Suele decirse que ninguna adaptación de novela o cuento supera al original. Que la película siempre es inferior. Y no es cierto. Hay casos aislados de filmes que engrandecen la fuente original. No he leído “El padrino”, pero dudo que supere al clásico de Coppola y sus secuelas. De hecho, todo el mundo cita las películas y pocos hablan de la novela de Mario Puzo. Hoy traigo un ejemplo en el que puedo afirmar con rotundidad (es una opinión muy personal) que la película “El exorcista” me parece superior a la novela.
Tiempo atrás leí “La semilla del diablo”. La única novela de Ira Levin que tengo. Me sorprendió gratamente. Luego volví a ver la película de Roman Polanski.

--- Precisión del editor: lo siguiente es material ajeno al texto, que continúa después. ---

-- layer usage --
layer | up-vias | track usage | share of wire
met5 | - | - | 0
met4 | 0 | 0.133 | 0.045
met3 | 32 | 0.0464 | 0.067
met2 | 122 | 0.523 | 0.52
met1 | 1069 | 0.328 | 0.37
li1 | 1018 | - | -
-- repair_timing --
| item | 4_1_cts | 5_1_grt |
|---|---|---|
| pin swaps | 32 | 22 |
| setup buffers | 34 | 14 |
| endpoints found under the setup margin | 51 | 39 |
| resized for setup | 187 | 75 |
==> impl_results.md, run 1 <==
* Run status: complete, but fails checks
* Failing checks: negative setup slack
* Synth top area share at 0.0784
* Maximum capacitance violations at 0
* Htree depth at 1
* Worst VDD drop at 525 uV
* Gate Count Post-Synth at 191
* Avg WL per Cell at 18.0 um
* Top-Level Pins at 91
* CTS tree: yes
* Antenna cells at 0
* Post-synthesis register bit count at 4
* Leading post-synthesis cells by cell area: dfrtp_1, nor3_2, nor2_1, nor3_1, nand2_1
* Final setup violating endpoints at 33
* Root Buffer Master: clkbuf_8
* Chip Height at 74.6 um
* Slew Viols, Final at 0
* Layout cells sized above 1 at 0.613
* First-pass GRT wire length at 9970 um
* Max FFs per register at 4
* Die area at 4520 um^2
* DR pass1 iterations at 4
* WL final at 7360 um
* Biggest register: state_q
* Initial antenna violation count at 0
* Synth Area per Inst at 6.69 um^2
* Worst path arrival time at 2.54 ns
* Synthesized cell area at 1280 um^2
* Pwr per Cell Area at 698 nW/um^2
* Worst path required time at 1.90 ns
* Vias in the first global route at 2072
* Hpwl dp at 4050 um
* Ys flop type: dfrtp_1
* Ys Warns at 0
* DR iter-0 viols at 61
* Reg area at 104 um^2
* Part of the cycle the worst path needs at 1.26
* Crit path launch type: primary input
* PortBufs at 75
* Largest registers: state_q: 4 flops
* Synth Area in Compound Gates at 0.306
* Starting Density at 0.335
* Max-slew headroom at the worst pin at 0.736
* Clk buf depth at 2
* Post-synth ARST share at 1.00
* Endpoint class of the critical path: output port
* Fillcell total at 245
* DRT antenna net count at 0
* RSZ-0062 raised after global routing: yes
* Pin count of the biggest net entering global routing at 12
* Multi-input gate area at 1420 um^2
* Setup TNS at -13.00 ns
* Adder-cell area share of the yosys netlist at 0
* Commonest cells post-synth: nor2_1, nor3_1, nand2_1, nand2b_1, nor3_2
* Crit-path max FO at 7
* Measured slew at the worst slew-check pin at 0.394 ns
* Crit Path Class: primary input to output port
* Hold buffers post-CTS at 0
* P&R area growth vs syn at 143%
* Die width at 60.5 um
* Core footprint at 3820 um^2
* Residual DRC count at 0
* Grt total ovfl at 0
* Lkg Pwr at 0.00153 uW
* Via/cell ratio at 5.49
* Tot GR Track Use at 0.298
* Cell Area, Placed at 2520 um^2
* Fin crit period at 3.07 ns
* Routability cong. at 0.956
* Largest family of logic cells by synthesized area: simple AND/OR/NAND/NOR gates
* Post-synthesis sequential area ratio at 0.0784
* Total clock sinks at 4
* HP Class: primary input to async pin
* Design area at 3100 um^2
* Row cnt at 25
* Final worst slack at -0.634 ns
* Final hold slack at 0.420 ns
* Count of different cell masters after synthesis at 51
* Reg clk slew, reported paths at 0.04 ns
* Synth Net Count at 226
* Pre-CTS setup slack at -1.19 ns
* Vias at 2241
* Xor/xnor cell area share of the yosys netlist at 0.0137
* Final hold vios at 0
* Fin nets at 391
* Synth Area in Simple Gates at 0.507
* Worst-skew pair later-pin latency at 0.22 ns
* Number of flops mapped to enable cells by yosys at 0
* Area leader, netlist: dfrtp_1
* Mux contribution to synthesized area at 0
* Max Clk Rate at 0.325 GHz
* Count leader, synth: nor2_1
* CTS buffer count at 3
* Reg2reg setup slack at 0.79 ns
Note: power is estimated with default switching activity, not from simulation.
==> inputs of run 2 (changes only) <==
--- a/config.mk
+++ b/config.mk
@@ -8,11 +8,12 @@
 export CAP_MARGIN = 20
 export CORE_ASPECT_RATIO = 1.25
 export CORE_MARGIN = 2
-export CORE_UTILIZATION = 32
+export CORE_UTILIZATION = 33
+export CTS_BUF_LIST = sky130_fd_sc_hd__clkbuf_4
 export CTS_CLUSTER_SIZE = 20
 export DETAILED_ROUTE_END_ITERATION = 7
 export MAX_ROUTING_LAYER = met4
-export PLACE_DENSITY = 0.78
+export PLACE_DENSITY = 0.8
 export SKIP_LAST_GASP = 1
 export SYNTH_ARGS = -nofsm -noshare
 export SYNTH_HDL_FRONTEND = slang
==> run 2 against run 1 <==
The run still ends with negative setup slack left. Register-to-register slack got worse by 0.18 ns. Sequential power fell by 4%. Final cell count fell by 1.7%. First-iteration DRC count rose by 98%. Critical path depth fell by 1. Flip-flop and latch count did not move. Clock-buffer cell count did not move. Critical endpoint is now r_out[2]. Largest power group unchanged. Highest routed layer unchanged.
[src/rtl/sprite_blitter.sv]
// Copies one APPLE_W x APPLE_H sprite from the sprite ROM into the frame buffer at a
// signed screen position, skipping transparent and off-screen pixels.
module sprite_blitter #(
    parameter int          SCREEN_W    = 800,
    parameter int          SCREEN_H    = 600,
    parameter int          APPLE_W     = 22,
    parameter int          APPLE_H     = 22,
    parameter int          ROM_LAT     = 1,
    parameter logic [11:0] TRANSPARENT = 12'h000
) (
    input  logic        clk,
    input  logic        clr,
    input  logic        req_valid,
    output logic        req_ready,
    input  logic [11:0] req_x,
    input  logic [11:0] req_y,
    output logic [8:0]  rom_addr,
    input  logic [11:0] rom_data,
    output logic        fb_we,
    output logic [18:0] fb_addr,
    output logic [11:0] fb_data,
    output logic        busy,
    output logic        done
);

    localparam int unsigned NPIX = APPLE_W * APPLE_H;
    localparam int          CW   = $clog2(APPLE_W);
    localparam int          RW   = $clog2(APPLE_H);
    localparam int          DW   = $clog2(ROM_LAT + 1);

    localparam logic [1:0] S_IDLE  = 2'd0;
    localparam logic [1:0] S_READ  = 2'd1;
    localparam logic [1:0] S_DRAIN = 2'd2;

    logic [1:0]        state;
    logic [CW-1:0]     col;
    logic [RW-1:0]     row;
    logic [DW-1:0]     drain_cnt;
    logic signed [11:0] x_org;
    logic signed [11:0] y_org;

    logic [CW-1:0]      pipe_c [ROM_LAT];
    logic [RW-1:0]      pipe_r [ROM_LAT];
    logic [ROM_LAT-1:0] pipe_v;

    logic               accept;
    logic signed [11:0] px;
    logic signed [11:0] py;
    logic               in_bounds;
    logic               wr;
    logic [18:0]        lin_addr;

    assign req_ready = (state == S_IDLE) || done;
    assign busy      = (state != S_IDLE);
    assign accept    = req_valid && req_ready;

    always_ff @(posedge clk or posedge clr) begin
        if (clr) begin
            state     <= S_IDLE;
            col       <= '0;
            row       <= '0;
            drain_cnt <= '0;
            x_org     <= '0;
            y_org     <= '0;
            rom_addr  <= '0;
            done      <= 1'b0;
        end else begin
            done <= 1'b0;
            case (state)
                S_IDLE: begin
                    if (accept) begin
                        state    <= S_READ;
                        x_org    <= req_x;
                        y_org    <= req_y;
                        rom_addr <= '0;
                        col      <= '0;
                        row      <= '0;
                    end
                end
                S_READ: begin
                    if (rom_addr == 9'(NPIX - 1)) begin
                        state     <= S_DRAIN;
                        drain_cnt <= '0;
                    end else begin
                        rom_addr <= rom_addr + 9'd1;
                        if (col == CW'(APPLE_W - 1)) begin
                            col <= '0;
                            row <= row + 1'b1;
                        end else begin
                            col <= col + 1'b1;
                        end
                    end
                end
                S_DRAIN: begin
                    // Last ROM read plus the write register must flush before done.
                    if (drain_cnt == DW'(ROM_LAT)) begin
                        state <= S_IDLE;
                        done  <= 1'b1;
                    end else begin
                        drain_cnt <= drain_cnt + 1'b1;
                    end
                end
                default: state <= S_IDLE;
            endcase
        end
    end

    // Pixel coordinates travel alongside the ROM read so they line up with rom_data.
    always_ff @(posedge clk or posedge clr) begin
        if (clr) begin
            pipe_v <= '0;
            for (int unsigned i = 0; i < ROM_LAT; i++) begin
                pipe_c[i] <= '0;
                pipe_r[i] <= '0;
            end
        end else begin
            pipe_c[0] <= col;
            pipe_r[0] <= row;
            pipe_v[0] <= (state == S_READ);
            for (int unsigned i = 1; i < ROM_LAT; i++) begin
                pipe_c[i] <= pipe_c[i-1];
                pipe_r[i] <= pipe_r[i-1];
                pipe_v[i] <= pipe_v[i-1];
            end
        end
    end

    always_comb begin
        px        = x_org + $signed(12'(pipe_c[ROM_LAT-1]));
        py        = y_org + $signed(12'(pipe_r[ROM_LAT-1]));
        in_bounds = !px[11] && !py[11]
                    && ($unsigned(px) < 12'(SCREEN_W))
                    && ($unsigned(py) < 12'(SCREEN_H));
        wr        = pipe_v[ROM_LAT-1] && (rom_data != TRANSPARENT) && in_bounds;
        lin_addr  = 19'($unsigned(py)) * 19'(SCREEN_W) + 19'($unsigned(px));
    end

    always_ff @(posedge clk or posedge clr) begin
        if (clr) begin
            fb_we   <= 1'b0;
            fb_addr <= '0;
            fb_data <= '0;
        end else begin
            fb_we <= wr;
            if (wr) begin
                fb_addr <= lin_addr;
                fb_data <= rom_data;
            end
        end
    end

endmodule
$ cat config.mk
export PLATFORM = sky130hd
export DESIGN_NAME = card_dealer
export DESIGN_NICKNAME = d
export VERILOG_FILES = /design/src/rtl/card_dealer.sv
export SDC_FILE = /design/constraint.sdc
export NUM_CORES = 1
export LEC_CHECK = 0
export CAP_MARGIN = 20
export CORE_MARGIN = 4
export CORE_UTILIZATION = 45
export CTS_CLUSTER_SIZE = 24
export DETAILED_ROUTE_END_ITERATION = 6
export HOLD_SLACK_MARGIN = 0.08
export PLACE_DENSITY = 0.74
export SLEW_MARGIN = 20
export SYNTH_ARGS = -nofsm -noshare
export SYNTH_HDL_FRONTEND = slang
export SYNTH_SLANG_ARGS = --single-unit
$ cat constraint.sdc
create_clock -name clk -period 4.7 [get_ports clk]
set_input_delay 0.705 -clock clk [delete_from_list [all_inputs] [get_ports clk]]
set_output_delay 0.705 -clock clk [all_outputs]
set_load 0.05 [all_outputs]
## src/rtl/instruction_sequencer_if.sv

```systemverilog
// Instruction sequencer bus: instruction handshake in, ALU/PC controls out.
//
// Handshake: the master holds opcode/operand stable while instr_valid is high;
// an instruction transfers on a rising clk edge where instr_valid && instr_ready.
// instr_ready depends only on sequencer state, never on instr_valid.
// state_dbg mirrors the sequencer FSM state encoding for observation only.
interface instruction_sequencer_if #(
    parameter int OPCODE_WIDTH = 3,
    parameter int REG_COUNT    = 5,
    parameter int WAIT_WIDTH   = 4
);
    logic [OPCODE_WIDTH-1:0] opcode;
    logic [WAIT_WIDTH-1:0]   operand;
    logic                    instr_valid;
    logic                    instr_ready;
    logic                    ALU_add;
    logic                    ALU_load;
    logic                    wr_res;
    logic                    PC_wait;
    logic [REG_COUNT-1:0]    ALU_reg_en;
    logic                    busy;
    logic                    illegal_op;
    logic [2:0]              state_dbg;

    // Instruction source / control consumer side
    modport master (
        output opcode, operand, instr_valid,
        input  instr_ready, ALU_add, ALU_load, wr_res, PC_wait, ALU_reg_en,
        input  busy, illegal_op, state_dbg
    );

    // Sequencer side
    modport slave (
        input  opcode, operand, instr_valid,
        output instr_ready, ALU_add, ALU_load, wr_res, PC_wait, ALU_reg_en,
        output busy, illegal_op, state_dbg
    );
endinterface

```

## src/rtl/instruction_sequencer.sv

```systemverilog
// Instruction sequencer: decodes one instruction at a time into registered
// ALU/PC control pulses. MOV/MAC/SETB/SETD/SETE take one EXEC cycle, LDSW
// takes LD then WR, WAIT holds PC_wait for max(operand,1) cycles.
// A new instruction may be accepted in the final cycle of the current one,
// so consecutive instructions run with no idle bubble.
//
// Optional feature macro: INSTR_SEQ_ILLEGAL_TRAP_EN
//   defined   : an undefined opcode traps into HALT (illegal_op sticky,
//               instr_ready low) until rst.
//   undefined : an undefined opcode runs as a one-cycle EXEC NOP with
//               illegal_op high for that cycle only.
//
// Opcode encodings (shared opcode definitions):
//   MOV=0 MAC=1 SETB=2 SETD=3 SETE=4 WAIT=5 LDSW=6, anything else undefined.
// REG_COUNT must be 5 or greater (bits 0..4 carry named register enables).
module instruction_sequencer #(
    parameter int OPCODE_WIDTH = 3,
    parameter int REG_COUNT    = 5,
    parameter int WAIT_WIDTH   = 4
) (
    input logic                   clk,
    input logic                   rst,
    instruction_sequencer_if.slave bus
);

    localparam logic [OPCODE_WIDTH-1:0] OP_MOV  = OPCODE_WIDTH'(0);
    localparam logic [OPCODE_WIDTH-1:0] OP_MAC  = OPCODE_WIDTH'(1);
    localparam logic [OPCODE_WIDTH-1:0] OP_SETB = OPCODE_WIDTH'(2);
    localparam logic [OPCODE_WIDTH-1:0] OP_SETD = OPCODE_WIDTH'(3);
    localparam logic [OPCODE_WIDTH-1:0] OP_SETE = OPCODE_WIDTH'(4);
    localparam logic [OPCODE_WIDTH-1:0] OP_WAIT = OPCODE_WIDTH'(5);
    localparam logic [OPCODE_WIDTH-1:0] OP_LDSW = OPCODE_WIDTH'(6);

    typedef enum logic [2:0] {
        S_IDLE = 3'd0,
        S_EXEC = 3'd1,
        S_WAIT = 3'd2,
        S_LD   = 3'd3,
        S_WR   = 3'd4
`ifdef INSTR_SEQ_ILLEGAL_TRAP_EN
        , S_HALT = 3'd5
`endif
    } state_e;

    state_e                  state_q, state_d;
    logic [WAIT_WIDTH-1:0]   cnt_q, cnt_d;

    logic                    alu_add_q, alu_add_d;
    logic                    alu_load_q, alu_load_d;
    logic                    wr_res_q, wr_res_d;
    logic                    pc_wait_q, pc_wait_d;
    logic [REG_COUNT-1:0]    reg_en_q, reg_en_d;
    logic                    illegal_op_q, illegal_op_d;

    logic                    final_cycle;
    logic                    accept;
    logic                    op_legal;

    // Final cycle of the current activity: the only cycles that take a new instruction
    always_comb begin
        final_cycle = 1'b0;
        case (state_q)
            S_IDLE, S_EXEC, S_WR: final_cycle = 1'b1;
            S_WAIT:               final_cycle = (cnt_q == WAIT_WIDTH'(1));
            default:              final_cycle = 1'b0;
        endcase
    end

    assign accept   = bus.instr_valid && final_cycle;
    assign op_legal = bus.opcode inside {OP_MOV, OP_MAC, OP_SETB, OP_SETD,
                                         OP_SETE, OP_WAIT, OP_LDSW};

    // Next-state and WAIT counter: dispatch on accept, otherwise advance or retire
    always_comb begin
        state_d = state_q;
        cnt_d   = '0;
        if (final_cycle) begin
            if (accept) begin
                if (bus.opcode == OP_WAIT) begin
                    state_d = S_WAIT;
                    // A zero operand still waits one cycle
                    cnt_d   = (bus.operand == '0) ? WAIT_WIDTH'(1) : bus.operand;
                end else if (bus.opcode == OP_LDSW) begin
                    state_d = S_LD;
                end else if (!op_legal) begin
`ifdef INSTR_SEQ_ILLEGAL_TRAP_EN
                    state_d = S_HALT;
`else
                    state_d = S_EXEC;
`endif
                end else begin
                    state_d = S_EXEC;
                end
            end else begin
                state_d = S_IDLE;
            end
        end else begin
            case (state_q)
                S_LD: state_d = S_WR;
                S_WAIT: begin
                    state_d = S_WAIT;
                    cnt_d   = cnt_q - WAIT_WIDTH'(1);
                end
`ifdef INSTR_SEQ_ILLEGAL_TRAP_EN
                S_HALT: state_d = S_HALT;
`endif
                default: state_d = S_IDLE;
            endcase
        end
    end

    // Control outputs for the state being entered; EXEC is only ever entered
    // through an accept, so the live opcode is the one being dispatched
    always_comb begin
        alu_add_d    = 1'b0;
        alu_load_d   = 1'b0;
        wr_res_d     = 1'b0;
        pc_wait_d    = 1'b0;
        reg_en_d     = '0;
        illegal_op_d = 1'b0;
        case (state_d)
            S_EXEC: begin
                case (bus.opcode)
                    OP_MOV: begin
                        alu_add_d = 1'b1;
                        wr_res_d  = 1'b1;
                        reg_en_d  = '1;
                    end
                    OP_MAC: begin
                        wr_res_d    = 1'b1;
                        reg_en_d[0] = 1'b1;
                        reg_en_d[2] = 1'b1;
                    end
                    OP_SETB: reg_en_d[1] = 1'b1;
                    OP_SETD: reg_en_d[3] = 1'b1;
                    OP_SETE: reg_en_d[4] = 1'b1;
                    // Undefined opcode executed as a NOP
                    default: illegal_op_d = 1'b1;
                endcase
            end
            S_WAIT: pc_wait_d = 1'b1;
            S_LD: begin
                alu_load_d = 1'b1;
                reg_en_d   = '1;
            end
            S_WR: begin
                alu_add_d = 1'b1;
                wr_res_d  = 1'b1;
                reg_en_d  = '1;
            end
`ifdef INSTR_SEQ_ILLEGAL_TRAP_EN
            S_HALT: illegal_op_d = 1'b1;
`endif
            default: ;
        endcase
    end

    // State, counter and output registers; rst wins over any accept
    always_ff @(posedge clk) begin
        if (rst) begin
            state_q      <= S_IDLE;
            cnt_q        <= '0;
            alu_add_q    <= 1'b0;
            alu_load_q   <= 1'b0;
            wr_res_q     <= 1'b0;
            pc_wait_q    <= 1'b0;
            reg_en_q     <= '0;
            illegal_op_q <= 1'b0;
        end else begin
            state_q      <= state_d;
            cnt_q        <= cnt_d;
            alu_add_q    <= alu_add_d;
            alu_load_q   <= alu_load_d;
            wr_res_q     <= wr_res_d;
            pc_wait_q    <= pc_wait_d;
            reg_en_q     <= reg_en_d;
            illegal_op_q <= illegal_op_d;
        end
    end

    assign bus.instr_ready = final_cycle;
    assign bus.busy        = (state_q != S_IDLE);
    assign bus.ALU_add     = alu_add_q;
    assign bus.ALU_load    = alu_load_q;
    assign bus.wr_res      = wr_res_q;
    assign bus.PC_wait     = pc_wait_q;
    assign bus.ALU_reg_en  = reg_en_q;
    assign bus.illegal_op  = illegal_op_q;
    assign bus.state_dbg   = state_q;

endmodule

```

## src/flat_wrapper.sv

```systemverilog
// flat-port wrapper written by rule: the top's interface ports become plain ports
module instruction_sequencer_flat 
#(
    parameter int OPCODE_WIDTH = 3,
    parameter int REG_COUNT    = 5,
    parameter int WAIT_WIDTH   = 4
)
  (clk, rst, bus_opcode, bus_operand, bus_instr_valid, bus_instr_ready, bus_ALU_add, bus_ALU_load, bus_wr_res, bus_PC_wait, bus_ALU_reg_en, bus_busy, bus_illegal_op, bus_state_dbg);
  instruction_sequencer_if #(.OPCODE_WIDTH(OPCODE_WIDTH), .REG_COUNT(REG_COUNT), .WAIT_WIDTH(WAIT_WIDTH)) bus_i ();
  input logic clk;
  input logic rst;
  input wire logic [$bits(bus_i.opcode)-1:0] bus_opcode;
  input wire logic [$bits(bus_i.operand)-1:0] bus_operand;
  input wire logic [$bits(bus_i.instr_valid)-1:0] bus_instr_valid;
  output wire logic [$bits(bus_i.instr_ready)-1:0] bus_instr_ready;
  output wire logic [$bits(bus_i.ALU_add)-1:0] bus_ALU_add;
  output wire logic [$bits(bus_i.ALU_load)-1:0] bus_ALU_load;
  output wire logic [$bits(bus_i.wr_res)-1:0] bus_wr_res;
  output wire logic [$bits(bus_i.PC_wait)-1:0] bus_PC_wait;
  output wire logic [$bits(bus_i.ALU_reg_en)-1:0] bus_ALU_reg_en;
  output wire logic [$bits(bus_i.busy)-1:0] bus_busy;
  output wire logic [$bits(bus_i.illegal_op)-1:0] bus_illegal_op;
  output wire logic [$bits(bus_i.state_dbg)-1:0] bus_state_dbg;
  assign bus_i.opcode = bus_opcode;
  assign bus_i.operand = bus_operand;
  assign bus_i.instr_valid = bus_instr_valid;
  assign bus_instr_ready = bus_i.instr_ready;
  assign bus_ALU_add = bus_i.ALU_add;
  assign bus_ALU_load = bus_i.ALU_load;
  assign bus_wr_res = bus_i.wr_res;
  assign bus_PC_wait = bus_i.PC_wait;
  assign bus_ALU_reg_en = bus_i.ALU_reg_en;
  assign bus_busy = bus_i.busy;
  assign bus_illegal_op = bus_i.illegal_op;
  assign bus_state_dbg = bus_i.state_dbg;
  instruction_sequencer #(.OPCODE_WIDTH(OPCODE_WIDTH), .REG_COUNT(REG_COUNT), .WAIT_WIDTH(WAIT_WIDTH)) u_core (.clk(clk), .rst(rst), .bus(bus_i));
endmodule
```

Es una adaptación fiel y magnífica. Para mí hay un empate: me gustó tanto el libro como me había gustado el filme. Con una salvedad: el final de Levin es más explícito que el de Polanski, porque describe al bebé. Polanski prefirió sugerir, dejarlo a nuestra imaginación. O no se atrevió a mostrarlo, no sé. Tras aquella lectura compré con optimismo “El exorcista” de William Peter Blatty. El largometraje de William Friedkin es tal vez la cinta que más escalofríos me ha dado, junto a “El resplandor” y alguna más. Se trata de uno de esos casos de lecturas aplazadas. Tenía miedo de que me diera miedo. Suelo estar solo en casa la mayor parte del día y el género de terror construye fantasmas en nuestra mente que luego nos abocan a las pesadillas. A principios de esta semana me decidí a leerla y me duró un par de asaltos. Es un best-seller y, como tal, se digiere con facilidad, entretiene y atrae. Pero no me dio miedo. Quizá si lo hubiera leído de noche, metido en la cama o algo así, hubiese cerrado el libro con terror. Sólo en una ocasión increíble me dio tres vueltas el corazón y se me erizó el vello de la nuca y sufrí un escalofrío. Ocurrió como lo cuento a continuación. Leí el parlamento de la madre de la niña poseída, cuando dice al padre Karras: “Necesita un exorcismo. ¿Lo hará usted?”, y al saltar a la siguiente línea, ya sugestionado por el diálogo, algo hizo ruido dentro del armario. Pero no se asusten, no soy partidario de creer que hay espíritus que mueven los muebles. En estos casos aplico la racionalidad. Abrí el armario y vi lo que había provocado el ruido. Un macuto vacío, tal vez mal colocado en su balda, se cayó de su sitio, quedando atrapado entre la puerta y las camisas colgadas de sus respectivas perchas. Una tontería, pero leyendo ese libro pegué un bote. Coloqué el macuto en su sitio y proseguí la lectura.
La novela abunda en pasajes bien descritos que Friedkin trasladó con mucha fortuna a la pantalla. Por ejemplo: la ya clásica imagen en la que el padre Merrin (el exorcista en cuestión) llega a la casa de la poseída es un calco fotográfico de lo que Blatty nos cuenta con palabras. Sé que esas imágenes tan poderosas y esos diálogos y esas descripciones provienen del autor del libro. Sin ellas, la película no existiría o daría menos miedo. Pero “El exorcista”, el filme, tiene algo que a mí me causa más terror, y que la novela no tiene, no puede tener: las voces, los ruidos, incluso los efectos especiales y maquillajes. El punto más importante del terror es el sonido (y el silencio). La película suele aterrorizarme, aunque hace años que no la veo. Con el libro no me ha ocurrido, aunque reconozco su poder para meternos dentro de la historia y hablarnos de posesiones, ritos satánicos, misterios y profanaciones. Y soy consciente de que la novela tiene más seguidores que la película. No digo que sea mala. Digo que no he sentido el impacto que el filme me provocó.